Many extensive studies regarding NO response faced by pathogens have shown a diverse number of genes to be affected (Flatley et al., 2005; Jarboe et al., 2008; Poole et al., 1996;
Pullan et al., 2007). The gene hmpA coding for the NO-inducible flavohaemoglobin was found to be up-regulated in many bacteria during NO detoxification. In our study, we further corroborate these results, and demonstrate that prolonged exposure to host defence factors and most likely elevated concentrations of nitric oxide in the bladder lead to the up-regulation of hmpA expression in E. coli.

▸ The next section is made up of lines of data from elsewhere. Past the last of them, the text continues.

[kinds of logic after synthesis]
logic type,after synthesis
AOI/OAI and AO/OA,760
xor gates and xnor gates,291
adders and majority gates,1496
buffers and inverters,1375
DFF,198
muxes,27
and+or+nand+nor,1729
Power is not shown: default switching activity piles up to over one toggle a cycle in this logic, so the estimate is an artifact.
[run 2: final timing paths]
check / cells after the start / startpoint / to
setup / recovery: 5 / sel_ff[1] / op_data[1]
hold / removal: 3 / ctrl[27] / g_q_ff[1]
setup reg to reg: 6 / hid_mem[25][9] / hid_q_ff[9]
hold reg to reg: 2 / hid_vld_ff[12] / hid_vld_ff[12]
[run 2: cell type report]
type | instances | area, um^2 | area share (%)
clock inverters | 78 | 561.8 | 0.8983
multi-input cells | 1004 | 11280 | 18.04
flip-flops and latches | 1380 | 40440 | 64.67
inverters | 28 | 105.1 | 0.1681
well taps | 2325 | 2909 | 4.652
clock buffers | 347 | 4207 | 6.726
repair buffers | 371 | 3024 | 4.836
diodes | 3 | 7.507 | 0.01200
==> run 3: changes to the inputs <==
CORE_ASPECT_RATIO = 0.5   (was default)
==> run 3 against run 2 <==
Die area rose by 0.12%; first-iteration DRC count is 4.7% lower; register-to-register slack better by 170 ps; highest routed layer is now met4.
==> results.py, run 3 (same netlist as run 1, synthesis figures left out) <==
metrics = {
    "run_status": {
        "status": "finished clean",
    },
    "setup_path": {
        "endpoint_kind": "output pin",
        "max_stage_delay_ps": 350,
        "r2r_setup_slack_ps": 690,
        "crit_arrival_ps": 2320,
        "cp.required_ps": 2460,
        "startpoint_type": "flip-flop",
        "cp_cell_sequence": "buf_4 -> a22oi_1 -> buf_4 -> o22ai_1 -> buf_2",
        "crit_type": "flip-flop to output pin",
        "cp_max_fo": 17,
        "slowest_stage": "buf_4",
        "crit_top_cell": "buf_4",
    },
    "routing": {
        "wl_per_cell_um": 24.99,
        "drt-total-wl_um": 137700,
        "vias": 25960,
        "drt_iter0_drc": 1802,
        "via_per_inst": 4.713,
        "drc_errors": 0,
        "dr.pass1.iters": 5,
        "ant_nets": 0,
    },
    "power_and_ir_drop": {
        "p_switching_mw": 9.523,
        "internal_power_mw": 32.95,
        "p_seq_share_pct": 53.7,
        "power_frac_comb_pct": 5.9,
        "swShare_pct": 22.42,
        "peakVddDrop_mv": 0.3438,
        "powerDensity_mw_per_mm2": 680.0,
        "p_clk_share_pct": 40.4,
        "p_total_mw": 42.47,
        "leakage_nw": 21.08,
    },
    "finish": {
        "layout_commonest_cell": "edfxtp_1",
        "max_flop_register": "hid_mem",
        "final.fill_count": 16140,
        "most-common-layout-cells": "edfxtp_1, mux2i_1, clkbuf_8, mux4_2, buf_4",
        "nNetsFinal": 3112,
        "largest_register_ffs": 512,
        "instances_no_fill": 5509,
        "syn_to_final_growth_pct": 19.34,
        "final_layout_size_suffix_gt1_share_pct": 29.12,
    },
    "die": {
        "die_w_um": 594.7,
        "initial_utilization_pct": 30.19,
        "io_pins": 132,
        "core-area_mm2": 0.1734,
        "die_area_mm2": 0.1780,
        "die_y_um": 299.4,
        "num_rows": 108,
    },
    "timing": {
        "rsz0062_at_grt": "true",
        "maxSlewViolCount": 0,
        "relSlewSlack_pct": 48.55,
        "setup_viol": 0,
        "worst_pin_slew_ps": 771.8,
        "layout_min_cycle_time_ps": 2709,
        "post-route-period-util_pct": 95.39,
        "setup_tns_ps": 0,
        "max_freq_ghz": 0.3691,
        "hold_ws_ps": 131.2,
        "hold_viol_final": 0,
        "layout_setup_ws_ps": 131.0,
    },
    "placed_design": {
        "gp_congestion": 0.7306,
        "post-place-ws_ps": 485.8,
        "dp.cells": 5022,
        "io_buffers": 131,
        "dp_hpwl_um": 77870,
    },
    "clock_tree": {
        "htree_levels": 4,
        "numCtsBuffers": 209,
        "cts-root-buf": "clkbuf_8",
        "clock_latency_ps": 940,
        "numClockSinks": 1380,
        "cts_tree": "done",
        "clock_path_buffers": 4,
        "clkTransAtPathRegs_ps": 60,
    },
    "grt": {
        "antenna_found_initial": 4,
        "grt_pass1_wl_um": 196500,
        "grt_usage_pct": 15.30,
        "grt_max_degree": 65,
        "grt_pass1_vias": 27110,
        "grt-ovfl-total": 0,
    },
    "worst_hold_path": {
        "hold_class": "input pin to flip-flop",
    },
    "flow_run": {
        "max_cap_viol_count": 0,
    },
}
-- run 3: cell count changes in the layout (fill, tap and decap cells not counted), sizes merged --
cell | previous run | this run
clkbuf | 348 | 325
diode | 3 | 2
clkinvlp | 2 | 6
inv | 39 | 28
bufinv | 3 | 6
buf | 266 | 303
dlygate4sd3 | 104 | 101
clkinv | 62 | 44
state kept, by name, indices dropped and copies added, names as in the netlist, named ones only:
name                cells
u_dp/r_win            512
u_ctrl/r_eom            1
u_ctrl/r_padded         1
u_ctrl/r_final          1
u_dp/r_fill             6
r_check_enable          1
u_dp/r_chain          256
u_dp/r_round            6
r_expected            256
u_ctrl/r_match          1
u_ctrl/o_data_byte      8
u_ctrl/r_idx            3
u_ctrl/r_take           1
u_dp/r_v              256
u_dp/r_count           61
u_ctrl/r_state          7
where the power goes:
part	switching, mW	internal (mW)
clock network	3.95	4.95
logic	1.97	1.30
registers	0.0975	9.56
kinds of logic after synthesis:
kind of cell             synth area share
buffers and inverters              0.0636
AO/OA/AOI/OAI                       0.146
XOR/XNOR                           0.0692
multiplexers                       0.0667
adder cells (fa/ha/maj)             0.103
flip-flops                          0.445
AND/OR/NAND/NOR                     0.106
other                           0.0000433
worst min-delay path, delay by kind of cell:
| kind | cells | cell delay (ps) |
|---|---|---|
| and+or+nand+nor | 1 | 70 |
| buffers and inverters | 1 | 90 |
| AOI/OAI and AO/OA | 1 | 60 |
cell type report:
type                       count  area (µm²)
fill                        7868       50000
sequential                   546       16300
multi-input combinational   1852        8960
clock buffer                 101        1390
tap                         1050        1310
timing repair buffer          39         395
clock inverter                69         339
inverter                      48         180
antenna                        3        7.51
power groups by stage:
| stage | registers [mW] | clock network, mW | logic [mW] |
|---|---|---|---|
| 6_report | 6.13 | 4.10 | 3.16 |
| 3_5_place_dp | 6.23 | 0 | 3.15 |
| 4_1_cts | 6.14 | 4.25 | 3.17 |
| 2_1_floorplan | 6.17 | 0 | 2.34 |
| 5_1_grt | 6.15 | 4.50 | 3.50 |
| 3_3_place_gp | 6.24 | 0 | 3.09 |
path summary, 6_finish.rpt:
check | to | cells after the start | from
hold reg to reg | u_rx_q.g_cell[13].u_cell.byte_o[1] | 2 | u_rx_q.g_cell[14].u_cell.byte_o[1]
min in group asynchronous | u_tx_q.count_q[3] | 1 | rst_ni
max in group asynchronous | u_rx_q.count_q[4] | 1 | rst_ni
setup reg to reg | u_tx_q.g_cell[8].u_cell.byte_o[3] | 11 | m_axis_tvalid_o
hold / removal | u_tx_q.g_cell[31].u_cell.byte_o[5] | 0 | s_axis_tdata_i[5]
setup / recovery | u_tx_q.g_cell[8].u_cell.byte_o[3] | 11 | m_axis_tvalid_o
<file path="src/rtl/core/bnb_pkg.sv">
package bnb_pkg;

   localparam int NUM_ATTRS  = 4;
   localparam int COUNT_BITS = 10;

   localparam int FEAT_W     = 4;
   localparam int SCORE_W    = 17;
   localparam int FRAC_BITS  = 16;

   // Product of the running score and a count, and the widest divisor (sum of both totals).
   localparam int PROD_W     = SCORE_W + COUNT_BITS;
   localparam int DIVR_W     = COUNT_BITS + 1;
   localparam int DIV_CNT_W  = $clog2(PROD_W + 1);

   localparam int ATTR_IDX_W = (NUM_ATTRS > 1) ? $clog2(NUM_ATTRS) : 1;
   localparam int ATTR_CNT_W = $clog2(NUM_ATTRS + 1);

   localparam int QUEUE_DEPTH = 2;
   localparam int QPTR_W      = (QUEUE_DEPTH > 1) ? $clog2(QUEUE_DEPTH) : 1;
   localparam int QCNT_W      = $clog2(QUEUE_DEPTH + 1);

   localparam logic [COUNT_BITS-1:0] COUNT_MAX = {COUNT_BITS{1'b1}};
   localparam logic [SCORE_W-1:0]    ONE_FIXED = SCORE_W'(1) << FRAC_BITS;

   localparam logic [1:0] OP_CLEAR = 2'd0;
   localparam logic [1:0] OP_TRAIN = 2'd1;
   localparam logic [1:0] OP_QUERY = 2'd2;
   localparam logic [1:0] OP_NOP   = 2'd3;

   typedef enum logic [1:0] {
      CMD_CLEAR,
      CMD_TRAIN,
      CMD_QUERY,
      CMD_NOP
   } cmd_kind_type;

   typedef struct packed {
      cmd_kind_type         kind;
      logic [NUM_ATTRS-1:0] feats;
      logic                 cls;
   } cmd_type;

   typedef enum logic [1:0] {
      ST_IDLE,
      ST_MUL,
      ST_DIV,
      ST_OUT
   } back_state_type;

   typedef struct packed {
      logic              start;
      logic [PROD_W-1:0] dividend;
      logic [DIVR_W-1:0] divisor;
   } div_req_type;

   typedef struct packed {
      logic              done;
      logic [PROD_W-1:0] quotient;
   } div_rsp_type;

endpackage

</file>
<file path="src/rtl/core/bnb_front.sv">
module bnb_front (
   input  logic                           req_valid,
   input  logic [1:0]                     req_opcode,
   input  logic [bnb_pkg::FEAT_W-1:0]     req_feature_bits,
   input  logic                           req_class_bit,
   input  logic                           q_full,
   output logic                           req_ready,
   output logic                           q_push,
   output bnb_pkg::cmd_type               q_cmd
);

   logic [bnb_pkg::NUM_ATTRS-1:0] feats_ext;

   // Attributes beyond the width of the input field read as no.
   always_comb begin
      for (int j = 0; j < bnb_pkg::NUM_ATTRS; j++) begin
         if (j < bnb_pkg::FEAT_W) begin
            feats_ext[j] = req_feature_bits[j];
         end else begin
            feats_ext[j] = 1'b0;
         end
      end
   end

   always_comb begin
      q_cmd.feats = feats_ext;
      q_cmd.cls   = req_class_bit;
      case (req_opcode)
         bnb_pkg::OP_CLEAR: q_cmd.kind = bnb_pkg::CMD_CLEAR;
         bnb_pkg::OP_TRAIN: q_cmd.kind = bnb_pkg::CMD_TRAIN;
         bnb_pkg::OP_QUERY: q_cmd.kind = bnb_pkg::CMD_QUERY;
         default:           q_cmd.kind = bnb_pkg::CMD_NOP;
      endcase
   end

   assign req_ready = !q_full;
   assign q_push    = req_valid && !q_full;

endmodule

</file>
<file path="src/rtl/core/bnb_fifo.sv">
module bnb_fifo (
   input  logic             clock,
   input  logic             reset,
   input  logic             push,
   input  bnb_pkg::cmd_type push_cmd,
   input  logic             pop,
   output logic             full,
   output logic             q_valid,
   output bnb_pkg::cmd_type q_cmd
);

   bnb_pkg::cmd_type               mem_ff [bnb_pkg::QUEUE_DEPTH];
   logic [bnb_pkg::QPTR_W-1:0]     wr_ptr_ff, wr_ptr_in;
   logic [bnb_pkg::QPTR_W-1:0]     rd_ptr_ff, rd_ptr_in;
   logic [bnb_pkg::QCNT_W-1:0]     cnt_ff, cnt_in;

   function automatic logic [bnb_pkg::QPTR_W-1:0] ptr_next(input logic [bnb_pkg::QPTR_W-1:0] p);
      logic [bnb_pkg::QPTR_W-1:0] r;
      if (p == bnb_pkg::QPTR_W'(bnb_pkg::QUEUE_DEPTH - 1)) begin
         r = '0;
      end else begin
         r = p + 1'b1;
      end
      return r;
   endfunction

   assign full    = (cnt_ff == bnb_pkg::QCNT_W'(bnb_pkg::QUEUE_DEPTH));
   assign q_valid = (cnt_ff != '0);
   assign q_cmd   = mem_ff[rd_ptr_ff];

   always_comb begin
      wr_ptr_in = push ? ptr_next(wr_ptr_ff) : wr_ptr_ff;
      rd_ptr_in = pop ? ptr_next(rd_ptr_ff) : rd_ptr_ff;
      cnt_in    = cnt_ff;
      if (push && !pop) begin
         cnt_in = cnt_ff + 1'b1;
      end else if (pop && !push) begin
         cnt_in = cnt_ff - 1'b1;
      end
   end

   always_ff @(posedge clock) begin
      if (reset) begin
         wr_ptr_ff <= '0;
         rd_ptr_ff <= '0;
         cnt_ff    <= '0;
      end else begin
         wr_ptr_ff <= wr_ptr_in;
         rd_ptr_ff <= rd_ptr_in;
         cnt_ff    <= cnt_in;
      end
   end

   always_ff @(posedge clock) begin
      if (push) begin
         mem_ff[wr_ptr_ff] <= push_cmd;
      end
   end

endmodule

</file>
<file path="src/rtl/core/bnb_div.sv">
module bnb_div (
   input  logic                 clock,
   input  logic                 reset,
   input  bnb_pkg::div_req_type div_req,
   output bnb_pkg::div_rsp_type div_rsp
);

   logic                          busy_ff, busy_in;
   logic                          done_ff, done_in;
   logic [bnb_pkg::DIV_CNT_W-1:0] cnt_ff, cnt_in;
   logic [bnb_pkg::DIVR_W-1:0]    rem_ff, rem_in;
   logic [bnb_pkg::DIVR_W-1:0]    divisor_ff, divisor_in;
   logic [bnb_pkg::PROD_W-1:0]    quo_ff, quo_in;
   logic [bnb_pkg::DIVR_W:0]      rem_sh;
   logic [bnb_pkg::DIVR_W:0]      rem_sub;
   logic                          fits;

   // Restoring division, one quotient bit per cycle; the dividend shifts out
   // of the top of quo_ff while quotient bits enter at the bottom.
   always_comb begin
      rem_sh     = {rem_ff, quo_ff[bnb_pkg::PROD_W-1]};
      rem_sub    = rem_sh - {1'b0, divisor_ff};
      fits       = (rem_sh >= {1'b0, divisor_ff});
      busy_in    = busy_ff;
      done_in    = 1'b0;
      cnt_in     = cnt_ff;
      rem_in     = rem_ff;
      divisor_in = divisor_ff;
      quo_in     = quo_ff;
      if (div_req.start) begin
         busy_in    = 1'b1;
         cnt_in     = bnb_pkg::DIV_CNT_W'(bnb_pkg::PROD_W);
         rem_in     = '0;
         divisor_in = div_req.divisor;
         quo_in     = div_req.dividend;
      end else if (busy_ff) begin
         rem_in = fits ? rem_sub[bnb_pkg::DIVR_W-1:0] : rem_sh[bnb_pkg::DIVR_W-1:0];
         quo_in = {quo_ff[bnb_pkg::PROD_W-2:0], fits};
         cnt_in = cnt_ff - 1'b1;
         if (cnt_ff == bnb_pkg::DIV_CNT_W'(1)) begin
            busy_in = 1'b0;
            done_in = 1'b1;
         end
      end
   end

   always_ff @(posedge clock) begin
      if (reset) begin
         busy_ff <= 1'b0;
         done_ff <= 1'b0;
         cnt_ff  <= '0;
      end else begin
         busy_ff <= busy_in;
         done_ff <= done_in;
         cnt_ff  <= cnt_in;
      end
   end

   always_ff @(posedge clock) begin
      rem_ff     <= rem_in;
      divisor_ff <= divisor_in;
      quo_ff     <= quo_in;
   end

   assign div_rsp.done     = done_ff;
   assign div_rsp.quotient = quo_ff;

endmodule

</file>
<file path="src/rtl/core/bnb_back.sv">
module bnb_back (
   input  logic                           clock,
   input  logic                           reset,
   input  logic                           q_valid,
   input  bnb_pkg::cmd_type               q_cmd,
   output logic                           q_pop,
   input  logic                           rsp_ready,
   output logic                           rsp_valid,
   output logic [bnb_pkg::SCORE_W-1:0]    rsp_score,
   output logic                           rsp_undefined,
   output logic                           rsp_saturated
);

   bnb_pkg::back_state_type state_ff, state_in;

   logic [bnb_pkg::COUNT_BITS-1:0] yes_ff [2][bnb_pkg::NUM_ATTRS];
   logic [bnb_pkg::COUNT_BITS-1:0] yes_in [2][bnb_pkg::NUM_ATTRS];
   logic [bnb_pkg::COUNT_BITS-1:0] tot_ff [2];
   logic [bnb_pkg::COUNT_BITS-1:0] tot_in [2];

   logic                            cls_ff, cls_in;
   logic [bnb_pkg::NUM_ATTRS-1:0]   feat_ff, feat_in;
   logic [bnb_pkg::SCORE_W-1:0]     p_ff, p_in;
   logic [bnb_pkg::ATTR_CNT_W-1:0]  step_ff, step_in;

   logic                            rsp_valid_ff, rsp_valid_in;
   logic [bnb_pkg::SCORE_W-1:0]     score_ff, score_in;
   logic                            undef_ff, undef_in;
   logic                            sat_ff, sat_in;

   logic                            slot_free;
   logic [bnb_pkg::ATTR_IDX_W-1:0]  idx;
   logic [bnb_pkg::COUNT_BITS-1:0]  total;
   logic [bnb_pkg::COUNT_BITS-1:0]  yes_sel;
   logic [bnb_pkg::COUNT_BITS-1:0]  match;
   logic [bnb_pkg::DIVR_W-1:0]      all_sum;

   bnb_pkg::div_req_type div_req;
   bnb_pkg::div_rsp_type div_rsp;

   bnb_div u_div (
      .clock   (clock),
      .reset   (reset),
      .div_req (div_req),
      .div_rsp (div_rsp)
   );

   assign slot_free = !rsp_valid_ff || rsp_ready;
   assign idx       = step_ff[bnb_pkg::ATTR_IDX_W-1:0];
   assign total     = tot_ff[cls_ff];
   assign yes_sel   = yes_ff[cls_ff][idx];
   assign match     = feat_ff[idx] ? yes_sel : (total - yes_sel);
   assign all_sum   = {1'b0, tot_ff[0]} + {1'b0, tot_ff[1]};

   always_comb begin
      state_in     = state_ff;
      yes_in       = yes_ff;
      tot_in       = tot_ff;
      cls_in       = cls_ff;
      feat_in      = feat_ff;
      p_in         = p_ff;
      step_in      = step_ff;
      rsp_valid_in = rsp_valid_ff && !rsp_ready;
      score_in     = score_ff;
      undef_in     = undef_ff;
      sat_in       = sat_ff;
      q_pop        = 1'b0;
      div_req      = '0;

      case (state_ff)
         bnb_pkg::ST_IDLE: begin
            if (q_valid && slot_free) begin
               q_pop    = 1'b1;
               score_in = '0;
               undef_in = 1'b0;
               sat_in   = 1'b0;
               case (q_cmd.kind)
                  bnb_pkg::CMD_CLEAR: begin
                     rsp_valid_in = 1'b1;
                     for (int c = 0; c < 2; c++) begin
                        tot_in[c] = '0;
                        for (int j = 0; j < bnb_pkg::NUM_ATTRS; j++) begin
                           yes_in[c][j] = '0;
                        end
                     end
                  end
                  bnb_pkg::CMD_TRAIN: begin
                     rsp_valid_in = 1'b1;
                     // A yes count never exceeds its class total, so only the total can fill.
                     if (tot_ff[q_cmd.cls] == bnb_pkg::COUNT_MAX) begin
                        sat_in = 1'b1;
                     end else begin
                        tot_in[q_cmd.cls] = tot_ff[q_cmd.cls] + 1'b1;
                        for (int j = 0; j < bnb_pkg::NUM_ATTRS; j++) begin
                           yes_in[q_cmd.cls][j] = yes_ff[q_cmd.cls][j]
                                                + bnb_pkg::COUNT_BITS'(q_cmd.feats[j]);
                        end
                     end
                  end
                  bnb_pkg::CMD_QUERY: begin
                     if (tot_ff[q_cmd.cls] == '0) begin
                        rsp_valid_in = 1'b1;
                        undef_in     = 1'b1;
                     end else begin
                        cls_in   = q_cmd.cls;
                        feat_in  = q_cmd.feats;
                        p_in     = bnb_pkg::ONE_FIXED;
                        step_in  = '0;
                        state_in = bnb_pkg::ST_MUL;
                     end
                  end
                  default: begin
                     rsp_valid_in = 1'b1;
                  end
               endcase
            end
         end
         bnb_pkg::ST_MUL: begin
            div_req.start = 1'b1;
            if (step_ff == bnb_pkg::ATTR_CNT_W'(bnb_pkg::NUM_ATTRS)) begin
               // Prior: multiply by the class total and divide by the sum of both class totals.
               div_req.dividend = bnb_pkg::PROD_W'(p_ff) * bnb_pkg::PROD_W'(total);
               div_req.divisor  = all_sum;
            end else begin
               div_req.dividend = bnb_pkg::PROD_W'(p_ff) * bnb_pkg::PROD_W'(match);
               div_req.divisor  = bnb_pkg::DIVR_W'(total);
            end
            state_in = bnb_pkg::ST_DIV;
         end
         bnb_pkg::ST_DIV: begin
            if (div_rsp.done) begin
               p_in = div_rsp.quotient[bnb_pkg::SCORE_W-1:0];
               if (step_ff == bnb_pkg::ATTR_CNT_W'(bnb_pkg::NUM_ATTRS)) begin
                  state_in = bnb_pkg::ST_OUT;
               end else begin
                  step_in  = step_ff + 1'b1;
                  state_in = bnb_pkg::ST_MUL;
               end
            end
         end
         bnb_pkg::ST_OUT: begin
            if (slot_free) begin
               rsp_valid_in = 1'b1;
               score_in     = p_ff;
               undef_in     = 1'b0;
               sat_in       = 1'b0;
               state_in     = bnb_pkg::ST_IDLE;
            end
         end
         default: begin
            state_in = bnb_pkg::ST_IDLE;
         end
      endcase
   end

   always_ff @(posedge clock) begin
      if (reset) begin
         state_ff     <= bnb_pkg::ST_IDLE;
         rsp_valid_ff <= 1'b0;
         for (int c = 0; c < 2; c++) begin
            tot_ff[c] <= '0;
            for (int j = 0; j < bnb_pkg::NUM_ATTRS; j++) begin
               yes_ff[c][j] <= '0;
            end
         end
      end else begin
         state_ff     <= state_in;
         rsp_valid_ff <= rsp_valid_in;
         tot_ff       <= tot_in;
         yes_ff       <= yes_in;
      end
   end

   always_ff @(posedge clock) begin
      cls_ff   <= cls_in;
      feat_ff  <= feat_in;
      p_ff     <= p_in;
      step_ff  <= step_in;
      score_ff <= score_in;
      undef_ff <= undef_in;
      sat_ff   <= sat_in;
   end

   assign rsp_valid     = rsp_valid_ff;
   assign rsp_score     = score_ff;
   assign rsp_undefined = undef_ff;
   assign rsp_saturated = sat_ff;

endmodule

</file>
<file path="src/rtl/core/binary_naive_bayes_classifier_core.sv">
// Channel   Direction  Ports
// req       in         req_valid, req_ready, req_opcode, req_feature_bits, req_class_bit
// rsp       out        rsp_valid, rsp_ready, rsp_score, rsp_undefined, rsp_saturated
//
// Clear, train and no-operation transactions are answered directly from the idle state of the
// back end. A query runs five chained divisions through one shared restoring divider, one
// quotient bit per cycle.
// Reset is synchronous and zeroes all counts at once; no clearing pass is needed.
// A two-entry queue accepts requests while a query runs or a result waits, until it is full.
module binary_naive_bayes_classifier_core (
   input  logic                        clock,
   input  logic                        reset,
   input  logic                        req_valid,
   output logic                        req_ready,
   input  logic [1:0]                  req_opcode,
   input  logic [bnb_pkg::FEAT_W-1:0]  req_feature_bits,
   input  logic                        req_class_bit,
   output logic                        rsp_valid,
   input  logic                        rsp_ready,
   output logic [bnb_pkg::SCORE_W-1:0] rsp_score,
   output logic                        rsp_undefined,
   output logic                        rsp_saturated
);

   logic             q_full;
   logic             q_push;
   logic             q_pop;
   logic             q_valid;
   bnb_pkg::cmd_type push_cmd;
   bnb_pkg::cmd_type head_cmd;

   bnb_front u_front (
      .req_valid        (req_valid),
      .req_opcode       (req_opcode),
      .req_feature_bits (req_feature_bits),
      .req_class_bit    (req_class_bit),
      .q_full           (q_full),
      .req_ready        (req_ready),
      .q_push           (q_push),
      .q_cmd            (push_cmd)
   );

   bnb_fifo u_fifo (
      .clock    (clock),
      .reset    (reset),
      .push     (q_push),
      .push_cmd (push_cmd),
      .pop      (q_pop),
      .full     (q_full),
      .q_valid  (q_valid),
      .q_cmd    (head_cmd)
   );

   bnb_back u_back (
      .clock         (clock),
      .reset         (reset),
      .q_valid       (q_valid),
      .q_cmd         (head_cmd),
      .q_pop         (q_pop),
      .rsp_ready     (rsp_ready),
      .rsp_valid     (rsp_valid),
      .rsp_score     (rsp_score),
      .rsp_undefined (rsp_undefined),
      .rsp_saturated (rsp_saturated)
   );

   // A flagged transaction never carries a score.
   a_flag_zero_score : assert property (@(posedge clock) disable iff (reset)
      rsp_valid && (rsp_undefined || rsp_saturated) |-> rsp_score == '0)
      else $error("flagged result with non-zero score");

   a_flags_exclusive : assert property (@(posedge clock) disable iff (reset)
      rsp_valid |-> !(rsp_undefined && rsp_saturated))
      else $error("undefined and saturated both set");

   a_score_bound : assert property (@(posedge clock) disable iff (reset)
      rsp_valid |-> rsp_score <= bnb_pkg::ONE_FIXED)
      else $error("score above one");

   a_pop_nonempty : assert property (@(posedge clock) disable iff (reset)
      q_pop |-> q_valid)
      else $error("queue popped while empty");

endmodule

</file>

The cytoplasmic protein profiles of the re-isolates SR12 and KA25 together with the transcriptome of re-isolate SR12 pinpointed a di-iron protein YtfE to be up-regulated when compared to the parent strain. Interestingly, growth E. coli ytfE mutants is impaired upon nitrosative stress and this effect was even stronger than for hmpA or norV mutants (Justino et al., 2005). NorV is a protein with non-heme di-iron site involved in NO detoxification (Gardner et al., 2002). Recent studies of the same working group revealed that YtfE is involved in iron-sulphur containing protein activity (Justino et al., 2007). Furthermore, YtfE is required during anaerobic respiration under iron-limiting conditions and is hypothesized to be involved in the biosynthesis and repair of iron-sulphur clusters. Thus, the comparison of in vivo re-isolates and the parent strain 83972 revealed another gene, ytfE, which is indirectly involved in stress response and NO detoxification during human bladder colonization.